TASK INPUT:
☆ ☆ ☆ ☆ ☆

[src/hw/rtl/kls_pkg.sv]
// Package for the keyframe linear sampler: request/response types, codes, constants.
// No dependencies.
`timescale 1ns / 1ps
package kls_pkg;
    localparam int DEF_MAX_KEYS = 64;
    localparam int CNT_W        = 7;
    localparam int SLOT_W       = 6;
    localparam int VAL_W        = 32;

    localparam logic       REQ_LOAD   = 1'b0;
    localparam logic       REQ_SAMPLE = 1'b1;
    localparam logic [1:0] KIND_SCALAR = 2'd0;
    localparam logic [1:0] KIND_VECTOR = 2'd1;
    localparam logic [1:0] COMP_X = 2'd0;
    localparam logic [1:0] COMP_Y = 2'd1;
    localparam logic [1:0] COMP_Z = 2'd2;
    localparam logic [1:0] COMP_BAD = 2'd3;
    localparam logic       REG_KEY_COUNT  = 1'b0;
    localparam logic       REG_VALUE_KIND = 1'b1;
    localparam logic       ST_OK  = 1'b0;
    localparam logic       ST_ERR = 1'b1;

    typedef struct packed {
        logic              req_type;
        logic [SLOT_W-1:0] key_slot;
        logic [31:0]       key_time;
        logic signed [31:0] key_x;
        logic signed [31:0] key_y;
        logic signed [31:0] key_z;
        logic [31:0]       sample_tick;
        logic [1:0]        component;
    } req_t;

    typedef struct packed {
        logic signed [31:0] sample_value;
        logic               status;
    } rsp_t;

    // classified sample job passed from front to back
    typedef struct packed {
        logic        err;
        logic [1:0]  sel;
        logic [31:0] tick;
    } job_t;
endpackage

☆ ☆ ☆ ☆ ☆

BRIEF: Give back every entry, unchanged in any way.

REPLY:
[src/hw/rtl/kls_pkg.sv]
// Package for the keyframe linear sampler: request/response types, codes, constants.
// No dependencies.
`timescale 1ns / 1ps
package kls_pkg;
    localparam int DEF_MAX_KEYS = 64;
    localparam int CNT_W        = 7;
    localparam int SLOT_W       = 6;
    localparam int VAL_W        = 32;

    localparam logic       REQ_LOAD   = 1'b0;
    localparam logic       REQ_SAMPLE = 1'b1;
    localparam logic [1:0] KIND_SCALAR = 2'd0;
    localparam logic [1:0] KIND_VECTOR = 2'd1;
    localparam logic [1:0] COMP_X = 2'd0;
    localparam logic [1:0] COMP_Y = 2'd1;
    localparam logic [1:0] COMP_Z = 2'd2;
    localparam logic [1:0] COMP_BAD = 2'd3;
    localparam logic       REG_KEY_COUNT  = 1'b0;
    localparam logic       REG_VALUE_KIND = 1'b1;
    localparam logic       ST_OK  = 1'b0;
    localparam logic       ST_ERR = 1'b1;

    typedef struct packed {
        logic              req_type;
        logic [SLOT_W-1:0] key_slot;
        logic [31:0]       key_time;
        logic signed [31:0] key_x;
        logic signed [31:0] key_y;
        logic signed [31:0] key_z;
        logic [31:0]       sample_tick;
        logic [1:0]        component;
    } req_t;

    typedef struct packed {
        logic signed [31:0] sample_value;
        logic               status;
    } rsp_t;

    // classified sample job passed from front to back
    typedef struct packed {
        logic        err;
        logic [1:0]  sel;
        logic [31:0] tick;
    } job_t;
endpackage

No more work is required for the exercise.